Clark County School Board member Terri Janison plans to support the contracts, even without the guarantee of state funding.

Because there have been so many cuts to education already, educators “are going to be hurting,” she said. “I don’t want them to hurt anymore.”

Janison said she is banking on legislators’ lack of support for killing the cost-of-living increases.

Other School Board members did not want to commit themselves or did not return calls about the upcoming contract approvals.

Some district officials acknowledged off the record that School Board members are under pressure.

At least one state lawmaker has called and asked them not to approve the cost-of-living increases, they said

However uncertain the funding, the School Board has reason to go ahead with the contracts for teachers and administrators, district leaders have said.

The contracts were negotiated in good faith with assurances from the state about funding for the salary increases.

Because a complicated health care package also is part of the teacher contract, district officials are not eager to renegotiate. Plus, the School Board already has approved a support staff contract that includes the 4 percent salary increase.

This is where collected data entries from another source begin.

**src/hdl/ddmp_cfg.svh**
```systemverilog
// Constants for the memory-side command decoder and mode register block
`ifndef DDMP_CFG_SVH
`define DDMP_CFG_SVH

// ****************************************************************
// Bus register offsets (byte addresses)
// ****************************************************************
`define DDMP_OFF_MODE      12'h000
`define DDMP_OFF_EXT       12'h004
`define DDMP_OFF_STATUS    12'h008
`define DDMP_OFF_CTRL      12'h00c
`define DDMP_OFF_WDATA     12'h010
`define DDMP_OFF_WADDR     12'h014

// ****************************************************************
// Mode register fields
// ****************************************************************
`define DDMP_MR_BL_LSB     0
`define DDMP_MR_BL_MSB     2
`define DDMP_MR_AM_BIT     3
`define DDMP_MR_LAT_LSB    4
`define DDMP_MR_LAT_MSB    6
`define DDMP_MR_TEST_BIT   7
`define DDMP_MR_DLLRST_BIT 8
`define DDMP_AP_BIT        8

// ****************************************************************
// Extended mode register fields
// ****************************************************************
`define DDMP_EMR_DLL_BIT   0
`define DDMP_EMR_DS0_BIT   1
`define DDMP_EMR_DS1_BIT   6

// ****************************************************************
// Field codes
// ****************************************************************
`define DDMP_BL2           3'h1
`define DDMP_BL4           3'h2
`define DDMP_BL8           3'h3
`define DDMP_LAT3          3'h3

// ****************************************************************
// Timing
// ****************************************************************
`define DDMP_CLK_MHZ       25
`define DDMP_DLL_LOCK_CYC  200
`define DDMP_MRW_BUSY_CYC  2

`endif

```
**src/hdl/ddmp_pkg.sv**
```systemverilog
// Types shared by the command decoder and mode register block
package ddmp_pkg;

  typedef enum logic [2:0] {
    ddmp_cmd_nop,
    ddmp_cmd_mode_write,
    ddmp_cmd_ext_write,
    ddmp_cmd_activate,
    ddmp_cmd_column,
    ddmp_cmd_precharge,
    ddmp_cmd_refresh,
    ddmp_cmd_other
  } ddmp_cmd_t;

  typedef struct packed {
    logic        cke;
    logic        select_n;
    logic        row_strobe_n;
    logic        col_strobe_n;
    logic        write_strobe_n;
    logic [1:0]  bank_select;
    logic [11:0] multiplexed_address;
  } ddmp_cmd_bus_t;

  typedef struct packed {
    ddmp_cmd_t   cmd;
    logic [1:0]  bank;
    logic [11:0] addr;
  } ddmp_dec_t;

  typedef struct packed {
    logic [2:0] burst_code;
    logic       interleaved;
    logic [2:0] latency_code;
    logic       test_mode;
    logic       dll_reset;
  } ddmp_mode_t;

endpackage

```
**src/hdl/ddmp_cmd_decode.sv**
```systemverilog
// Command decoder: samples control pins on the rising clock edge
`timescale 1ns/10ps
`default_nettype none
module ddmp_cmd_decode
  import ddmp_pkg::*;
(
  input  wire logic          clk,
  input  wire logic          rst_n,
  input  wire ddmp_pkg::ddmp_cmd_bus_t pins,
  output ddmp_pkg::ddmp_dec_t dec
);
  import ddmp_pkg::*;

  function automatic ddmp_cmd_t decode(input logic [3:0] c, input logic ba0);
    case (c)
      4'h0:    decode = ba0 ? ddmp_cmd_ext_write : ddmp_cmd_mode_write;
      4'h3:    decode = ddmp_cmd_activate;
      4'h4,
      4'h5:    decode = ddmp_cmd_column;
      4'h2:    decode = ddmp_cmd_precharge;
      4'h1:    decode = ddmp_cmd_refresh;
      4'h7:    decode = ddmp_cmd_nop;
      default: decode = ddmp_cmd_other;
    endcase
  endfunction

  always_ff @(posedge clk) begin
    if (!rst_n) begin
      dec <= '0;
    end else if (!pins.cke || pins.select_n) begin
      // Clock stopped or decoder deselected: new commands are ignored
      dec <= '{cmd: ddmp_cmd_nop, bank: 2'h0, addr: 12'h000};
    end else begin
      dec.cmd  <= decode({pins.select_n, pins.row_strobe_n, pins.col_strobe_n,
                          pins.write_strobe_n}, pins.bank_select[0]);
      dec.bank <= pins.bank_select;
      dec.addr <= pins.multiplexed_address;
    end
  end
endmodule
`default_nettype wire

```
**src/hdl/ddmp_write_mask.sv**
```systemverilog
// Byte lane masking of write data, zero latency to its data
`timescale 1ns/10ps
`default_nettype none
module ddmp_write_mask #(
  parameter int LANES = 4
) (
  input  wire logic [8*LANES-1:0] old_word,
  input  wire logic [8*LANES-1:0] data_lines,
  input  wire logic [LANES-1:0]   byte_write_mask,
  output logic      [8*LANES-1:0] merged
);
  genvar g;
  generate
    for (g = 0; g < LANES; g = g + 1) begin : g_lane
      // Lane g covers data bits 8g..8g+7, lowest lane first
      assign merged[8*g+:8] = byte_write_mask[g] ? old_word[8*g+:8] : data_lines[8*g+:8];
    end
  endgenerate
endmodule
`default_nettype wire

```
**src/hdl/ddmp_top.sv**
```systemverilog
// Memory-side command, mode register and write mask block with AXI4-Lite view
//
// Function
// - Commands sampled rising edge; data on strobe (this block takes data once per clock)
// - Clock enable low stops internal clock (here: decoder gives NOP, write word holds, counters keep running)
// - Select high ignores new commands
// - Mask bit high blocks its byte lane
// - Row 12 bits, column 8, bit8 precharge
// - All strobes low writes mode register
// - Mode fields: burst, order, latency, test
// - Mode register undefined until written
// - Bank bit0 high writes extended register
// - Extended: DLL enable, driver strength
// - Bursts 2,4,8; both orders; latency 3
`timescale 1ns/10ps
`default_nettype none
`include "ddmp_cfg.svh"
module ddmp_top
  import ddmp_pkg::*;
#(
  parameter int ROWS_BITS = 12,
  parameter int COL_BITS  = 8
) (
  input  wire logic                clk,
  input  wire logic                rst_n,
  input  wire ddmp_pkg::ddmp_cmd_bus_t pins,
  input  wire logic [31:0]         data_lines,
  input  wire logic [3:0]          byte_write_mask,
  input  wire logic                s_axi_awvalid,
  output logic                     s_axi_awready,
  input  wire logic [11:0]         s_axi_awaddr,
  input  wire logic                s_axi_wvalid,
  output logic                     s_axi_wready,
  input  wire logic [31:0]         s_axi_wdata,
  input  wire logic [3:0]          s_axi_wstrb,
  output logic                     s_axi_bvalid,
  input  wire logic                s_axi_bready,
  output logic [1:0]               s_axi_bresp,
  input  wire logic                s_axi_arvalid,
  output logic                     s_axi_arready,
  input  wire logic [11:0]         s_axi_araddr,
  output logic                     s_axi_rvalid,
  input  wire logic                s_axi_rready,
  output logic [31:0]              s_axi_rdata,
  output logic [1:0]               s_axi_rresp,
  output logic                     dll_locked,
  output logic                     mode_valid,
  output logic [3:0]               burst_words,
  output logic                     auto_precharge_flag,
  output logic [ROWS_BITS-1:0]     row_address,
  output logic [COL_BITS-1:0]      column_address,
  output logic [1:0]               active_bank
);
  import ddmp_pkg::*;

  // ****************************************************************
  // Command decode
  // ****************************************************************
  ddmp_dec_t  dec;
  ddmp_mode_t mode;
  logic [11:0] ext_reg;
  logic        ext_bank1;
  logic        ext_valid;
  logic [3:0]  banks_open;
  logic [1:0]  busy_cnt;
  logic [7:0]  lock_cnt;
  logic        proto_err;
  logic [31:0] last_word;
  logic [31:0] wr_word;

  ddmp_cmd_decode u_dec (
    .clk   (clk),
    .rst_n (rst_n),
    .pins  (pins),
    .dec   (dec)
  );

  function automatic logic [3:0] burst_len(input logic [2:0] code);
    case (code)
      `DDMP_BL2: burst_len = 4'h2;
      `DDMP_BL4: burst_len = 4'h4;
      `DDMP_BL8: burst_len = 4'h8;
      default:   burst_len = 4'h0;
    endcase
  endfunction

  wire logic mode_hit = dec.cmd == ddmp_cmd_mode_write;
  wire logic ext_hit  = dec.cmd == ddmp_cmd_ext_write;

  // ****************************************************************
  // Mode and extended mode registers
  // ****************************************************************
  always_ff @(posedge clk) begin
    if (!rst_n) begin
      mode       <= '0; // Contents have no meaning until mode_valid
      mode_valid <= 1'b0;
    end else if (mode_hit) begin
      mode.burst_code   <= dec.addr[`DDMP_MR_BL_MSB:`DDMP_MR_BL_LSB];
      mode.interleaved  <= dec.addr[`DDMP_MR_AM_BIT];
      mode.latency_code <= dec.addr[`DDMP_MR_LAT_MSB:`DDMP_MR_LAT_LSB];
      mode.test_mode    <= dec.addr[`DDMP_MR_TEST_BIT];
      mode.dll_reset    <= dec.addr[`DDMP_MR_DLLRST_BIT];
      mode_valid        <= 1'b1;
    end
  end

  always_ff @(posedge clk) begin
    if (!rst_n) begin
      ext_reg   <= 12'h000;
      ext_bank1 <= 1'b0;
      ext_valid <= 1'b0;
    end else if (ext_hit) begin
      ext_reg   <= dec.addr;
      ext_bank1 <= dec.bank[1];
      ext_valid <= 1'b1;
    end
  end

  // ****************************************************************
  // DLL lock counter
  // ****************************************************************
  // Restarts on every DLL-reset mode write; an extended write that turns the DLL off drops the lock.
  always_ff @(posedge clk) begin
    if (!rst_n) begin
      lock_cnt   <= 8'h00;
      dll_locked <= 1'b0;
    end else if (mode_hit && dec.addr[`DDMP_MR_DLLRST_BIT]) begin
      lock_cnt   <= 8'h00;
      dll_locked <= 1'b0;
    end else if (ext_hit && dec.addr[`DDMP_EMR_DLL_BIT]) begin
      dll_locked <= 1'b0;
    end else if (ext_valid && !ext_reg[`DDMP_EMR_DLL_BIT] && mode_valid) begin
      if (lock_cnt != 8'(`DDMP_DLL_LOCK_CYC - 1)) begin
        lock_cnt <= lock_cnt + 8'h01;
      end else begin
        dll_locked <= 1'b1;
      end
    end
  end

  // ****************************************************************
  // Bank state, busy window and sequence checks
  // ****************************************************************
  always_ff @(posedge clk) begin
    if (!rst_n) begin
      banks_open <= 4'h0;
    end else if (dec.cmd == ddmp_cmd_activate) begin
      banks_open[dec.bank] <= 1'b1;
    end else if (dec.cmd == ddmp_cmd_precharge) begin
      if (dec.addr[`DDMP_AP_BIT]) begin
        banks_open <= 4'h0;
      end else begin
        banks_open[dec.bank] <= 1'b0;
      end
    end else if (dec.cmd == ddmp_cmd_column && dec.addr[`DDMP_AP_BIT]) begin
      banks_open[dec.bank] <= 1'b0;
    end
  end

  always_ff @(posedge clk) begin
    if (!rst_n) begin
      busy_cnt <= 2'h0;
    end else if (mode_hit || ext_hit) begin
      busy_cnt <= 2'(`DDMP_MRW_BUSY_CYC);
    end else if (busy_cnt != 2'h0) begin
      busy_cnt <= busy_cnt - 2'h1;
    end
  end

  // Sticky flag for controller mistakes; the device still obeys the command
  always_ff @(posedge clk) begin
    if (!rst_n) begin
      proto_err <= 1'b0;
    end else if ((mode_hit || ext_hit) && banks_open != 4'h0) begin
      proto_err <= 1'b1;
    end else if (dec.cmd != ddmp_cmd_nop && busy_cnt != 2'h0) begin
      proto_err <= 1'b1;
    end else if (mode_hit && (dec.addr[`DDMP_MR_TEST_BIT] || dec.bank != 2'h0)) begin
      proto_err <= 1'b1;
    end else if (ext_hit && (dec.addr & 12'hfbc) != 12'h000) begin
      proto_err <= 1'b1;
    end else if (s_axi_awvalid && s_axi_wvalid && s_axi_awready
                 && s_axi_awaddr == `DDMP_OFF_CTRL && s_axi_wstrb[0] && s_axi_wdata[0]) begin
      proto_err <= 1'b0;
    end
  end

  // ****************************************************************
  // Row/column capture and masked write data
  // ****************************************************************
  always_ff @(posedge clk) begin
    if (!rst_n) begin
      row_address         <= '0;
      column_address      <= '0;
      auto_precharge_flag <= 1'b0;
      active_bank         <= 2'h0;
      burst_words         <= 4'h0;
    end else begin
      burst_words <= burst_len(mode.burst_code);
      if (dec.cmd == ddmp_cmd_activate) begin
        row_address <= dec.addr[ROWS_BITS-1:0];
        active_bank <= dec.bank;
      end else if (dec.cmd == ddmp_cmd_column) begin
        column_address      <= dec.addr[COL_BITS-1:0];
        auto_precharge_flag <= dec.addr[`DDMP_AP_BIT];
        active_bank         <= dec.bank;
      end
    end
  end

  // Data is taken once per clock here; the strobe-edge capture lives in the PHY ahead of this block
  ddmp_write_mask #(.LANES(4)) u_mask (
    .old_word        (last_word),
    .data_lines      (data_lines),
    .byte_write_mask (byte_write_mask),
    .merged          (wr_word)
  );

  always_ff @(posedge clk) begin
    if (!rst_n) begin
      last_word <= 32'h0000_0000;
    end else if (pins.cke) begin
      last_word <= wr_word;
    end
  end

  // ****************************************************************
  // AXI4-Lite slave
  // ****************************************************************
  wire logic wr_take = s_axi_awvalid && s_axi_wvalid && !s_axi_bvalid && !s_axi_awready;

  always_ff @(posedge clk) begin
    if (!rst_n) begin
      s_axi_awready <= 1'b0;
      s_axi_wready  <= 1'b0;
      s_axi_bvalid  <= 1'b0;
      s_axi_bresp   <= 2'h0;
    end else begin
      s_axi_awready <= wr_take;
      s_axi_wready  <= wr_take;
      if (s_axi_awready) begin
        s_axi_bvalid <= 1'b1;
        s_axi_bresp  <= (s_axi_awaddr == `DDMP_OFF_CTRL) ? 2'h0 : 2'h2;
      end else if (s_axi_bready) begin
        s_axi_bvalid <= 1'b0;
      end
    end
  end

  always_ff @(posedge clk) begin
    if (!rst_n) begin
      s_axi_arready <= 1'b0;
      s_axi_rvalid  <= 1'b0;
      s_axi_rdata   <= 32'h0000_0000;
      s_axi_rresp   <= 2'h0;
    end else begin
      s_axi_arready <= s_axi_arvalid && !s_axi_rvalid && !s_axi_arready;
      if (s_axi_arready) begin
        s_axi_rvalid <= 1'b1;
        s_axi_rresp  <= 2'h0;
        case (s_axi_araddr)
          `DDMP_OFF_MODE:   s_axi_rdata <= {23'h0, mode};
          `DDMP_OFF_EXT:    s_axi_rdata <= {19'h0, ext_bank1, ext_reg};
          `DDMP_OFF_STATUS: s_axi_rdata <= {24'h0, proto_err, banks_open,
                                            ext_valid, mode_valid, dll_locked};
          `DDMP_OFF_CTRL:   s_axi_rdata <= 32'h0000_0000;
          `DDMP_OFF_WDATA:  s_axi_rdata <= last_word;
          `DDMP_OFF_WADDR:  s_axi_rdata <= {18'h0, active_bank, 3'h0,
                                            auto_precharge_flag, column_address};
          default: begin
            s_axi_rdata <= 32'h0000_0000;
            s_axi_rresp <= 2'h2;
          end
        endcase
      end else if (s_axi_rready) begin
        s_axi_rvalid <= 1'b0;
      end
    end
  end

endmodule
`default_nettype wire

```
**config.mk**
```make
export PLATFORM = sky130hd
export DESIGN_NAME = ddmp_top
export DESIGN_NICKNAME = d
export VERILOG_FILES = /design/src/hdl/ddmp_pkg.sv /design/src/hdl/ddmp_cmd_decode.sv /design/src/hdl/ddmp_write_mask.sv /design/src/hdl/ddmp_top.sv
export VERILOG_INCLUDE_DIRS = /design/src /design/src/hdl
export SDC_FILE = /design/constraint.sdc
export NUM_CORES = 1
export LEC_CHECK = 0
export ABC_AREA = 1
export BUFFER_PORTS_ARGS = -buffer_cell sky130_fd_sc_hd__buf_2
export CAP_MARGIN = 20
export CORE_AREA = 4 4 127 129
export DETAILED_ROUTE_END_ITERATION = 12
export DIE_AREA = 0 0 131 133
export PLACE_DENSITY = 0.76
export SKIP_LAST_GASP = 1
export SLEW_MARGIN = 20
export SYNTH_ARGS = -nofsm -noshare
export SYNTH_HDL_FRONTEND = slang
export SYNTH_HIERARCHICAL = 1
export SYNTH_SLANG_ARGS = --single-unit
export TNS_END_PERCENT = 100
```
**constraint.sdc**
```tcl
create_clock -name clk -period 1.4 [get_ports clk]
set_clock_uncertainty 0.15 [all_clocks]
set_input_delay 0.14 -clock clk [delete_from_list [all_inputs] [get_ports clk]]
set_output_delay 0.14 -clock clk [all_outputs]
set_load 0.03 [all_outputs]
```
* Word level (Yosys, flattened, before mapping) *
Cells that the tools add are included.

operators by class
  $add $sub $neg = 2
  multipliers = 0
  div/mod/pow operators = 0
  $lt $le $gt $ge = 2
  equal/unequal tests = 21
  shift operators = 0
  mux-type cells = 25
  bitwise operators = 11
  reduce and logical (&&, ||, !) cells = 54

operators by type and width
  kind                   count
  $pmux W32 S5           1
  $eq A12 B4 Y1 const B  3
  $eq A12 B5 Y1 const B  2
  $logic_and A1 B1 Y1    19
  $pmux W3 S6            1
  $mux W4                4
  $mux W2                7
  $eq A12 B3 Y1 const B  1
  $eq A3 B2 Y1 const B   4
  $eq A4 B3 Y1 const B   3
  $logic_not A12 Y1      1
  $pmux W4 S3            1
  $reduce_and A2 Y1      6
  $reduce_bool A12 Y1    1
  $reduce_bool A2 Y1     6
  $mux W1                10
  $add A8 B1 Y8 const B  1
  $eq A4 B2 Y1 const B   2
  $ne A8 B8 Y1 const B   1
  $not A1 Y1             8
  $reduce_or A2 Y1       4
  $eq A3 B1 Y1 const B   2
  $eq A3 B3 Y1 const B   2
  $logic_not A1 Y1       6
  16 further kinds       19

word-level totals
  register bits after elaboration = 156
  latch bits = 0
  memory bits (writable) = 0
  memory bits (read-only) = 0
  input port bits = 122
  logic and storage cells = 149
  memories kept = 0

* Logic depth before layout (Yosys ltp) *
  depth after elaboration = 10
  mapped depth = 11
  mapped depth without buffers = 10

* By module *
Netlist, hierarchy kept.

by module, submodules not included
  module           instances  cells an instance  area an instance (um^2)  sequential area each (um^2)
  ddmp_top         1          759                5610.4                   2722.6
  ddmp_cmd_decode  1          65                 564.3                    340.3
  ddmp_write_mask  1          104                420.4                    0.0

* Least setup slack after synthesis *
Ideal clock, no wire load.

  path type = flip-flop to flip-flop
  from = register mode_valid
  to = register lock_cnt[0]
  arrival time = 1402 ps
  slack = -220 ps
  cell stages (with the launch flop) = 8
  path buffers = 0
  path through = dfxtp_1 -> inv_1 -> nor3_2 -> nand2_4 -> nor2_8 -> inv_4 -> or2_1 -> a21oi_2

on the way
  cells in the longest elaborated chain, start to end = 2

ends and longest elaborated chain
  item                         RTL line         RTL
  from (decl)                  ddmp_top.sv:47   output logic mode_valid,
  from (signal assigned)       ddmp_top.sv:96   mode_valid <= 1'b0;
  from (signal assigned)       ddmp_top.sv:103  mode_valid <= 1'b1;
  $logic_and A1 B1 Y1          ddmp_top.sv:132  end else if (ext_valid && !ext_reg[`DDMP_EMR_DLL_BIT] && mode_valid) begin
  $reduce_and A3 Y1 (no line)  -
  to (signal assigned)         ddmp_top.sv:134  lock_cnt <= lock_cnt + 8'h01;
  to (decl)                    ddmp_top.sv:66   logic [7:0] lock_cnt;

Every way passes these cells.
A chain may end at the register's enable or synchronous reset.

* Worst setup path in the final report *
  from = register, netlist name u_dec/dec[15]
  to = register column_address[7]

on the way
  cells in the longest elaborated chain, start to end = 3
  elaborated cells between the ends (all ways) = 4
  those cells by class = 2 x eq/ne; 1 x bitwise; 1 x reduce/logical

ends and longest elaborated chain
  item                             RTL line         RTL
  $eq A3 B2 Y1                     ddmp_top.sv:200  if (dec.cmd == ddmp_cmd_activate) begin
  $not A1 Y1 (no line)             -
  $reduce_and A2 Y1 (no line) (*)  -
  to (signal assigned)             ddmp_top.sv:204  column_address <= dec.addr[COL_BITS-1:0];
  to (decl)                        ddmp_top.sv:51   output logic [COL_BITS-1:0] column_address,

Mark *: on every way between the ends. The rest lies on a longest branch, timed or not.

“How do you approve one contract and not the other?” School Board member Carolyn Edwards asked, adding that the district is “in a dilemma one way or the other.”

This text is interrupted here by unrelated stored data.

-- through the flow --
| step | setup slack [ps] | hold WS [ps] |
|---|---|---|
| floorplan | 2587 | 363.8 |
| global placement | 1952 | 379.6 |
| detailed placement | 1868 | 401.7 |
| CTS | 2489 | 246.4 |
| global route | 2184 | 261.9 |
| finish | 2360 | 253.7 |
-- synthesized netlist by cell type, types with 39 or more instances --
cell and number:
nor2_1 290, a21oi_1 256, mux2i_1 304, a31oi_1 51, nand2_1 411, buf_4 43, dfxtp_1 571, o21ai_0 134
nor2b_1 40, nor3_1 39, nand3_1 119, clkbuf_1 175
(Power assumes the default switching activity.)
[src/rtl/setpoint_pkg.sv]
/*
 Constants, register map and carrier types for the converter setpoint
 register pair. Assumes a register port that delivers decoded
 write/read strobes with an 8-bit subaddress, on the 125 MHz clock.
*/
// How it works
// - Buck3 register at 0x18, resets 0xBD
// - Writes land only while password unlocked
// - Buck3 write blanks its supervision 5 ms
// - Bit 7 pulse-skip enable, resets to one
// - Buck3 bits 5:0 setpoint, reset 3Dh
// - Buck3 code steps 25 mV, then 50 mV
// - Buckboost4 register at 0x19, resets 0x94
// - Buckboost4 write blanks its supervision 5 ms
// - Resistor select may supply alternate defaults
// - Buckboost4 bits 5:0 setpoint, reset 14h
package setpoint_pkg;
	localparam logic [7:0]  BUCK3_ADDR       = 8'h18;
	localparam logic [7:0]  BUCKBOOST4_ADDR  = 8'h19;
	localparam logic [7:0]  BUCK3_RESET      = 8'hBD;
	localparam logic [7:0]  BUCKBOOST4_RESET = 8'h94;
	localparam int          SKIP_BIT         = 7;
	localparam int          RSVD_BIT         = 6;
	localparam int          SET_MSB          = 5;
	localparam logic [5:0]  BUCK3_FINE_LAST  = 6'h1A;
	localparam logic [5:0]  BB4_LAST_CODE    = 6'h34;
	localparam logic [15:0] BUCK3_BASE_MV    = 16'h0384;
	localparam logic [15:0] BUCK3_KNEE_MV    = 16'h0640;
	localparam logic [15:0] FINE_STEP_MV     = 16'h0019;
	localparam logic [15:0] COARSE_STEP_MV   = 16'h0032;
	localparam int          CLOCK_MHZ        = 125;
	localparam int          BLANK_TIME_MS    = 5;
	localparam int          BLANK_CYCLES     = BLANK_TIME_MS * 1000 * CLOCK_MHZ;
	localparam int          BLANK_WIDTH      = 20;
	localparam logic [1:0]  STRAP_SETTLE     = 2'h2;

	typedef struct packed {
		logic       wr;
		logic       rd;
		logic [7:0] addr;
		logic [7:0] wdata;
	} reg_req_s;

	typedef struct packed {
		logic       pulse_skip_enable;
		logic [5:0] setpoint;
	} conv_cfg_s;
endpackage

John Jasonek, executive director of the Clark County Education Association, which represents teachers, warned that the consequences of not approving the contracts “would be inviting major labor strife.”

Most school districts in Nevada have approved cost-of-living increases, Jasonek said. For lawmakers to single out Clark County teacher raises as a way to fill a hole in the state budget is unfair, he said.

“It’s absurd, immoral and just plain wrong,” he said.

School Board member Ruth Johnson said the employee contracts already would have been approved if action had not postponed so that school officials could attend high school graduation ceremonies earlier this month.

Johnson said she understands the problems the state government faces but found the timing of the special session odd, as if the district were being made the scapegoat for the state’s fiscal crisis.

“I think it’s interesting to see how the governor has chosen to arrange things the way he did,” Johnson said. “I would hope he didn’t postpone the session to point fingers.”

Jasonek said he and other union officials would be attending Thursday’s meeting, but he is not worried about the approval.

“I’m certain the School Board will do the right thing,” he said.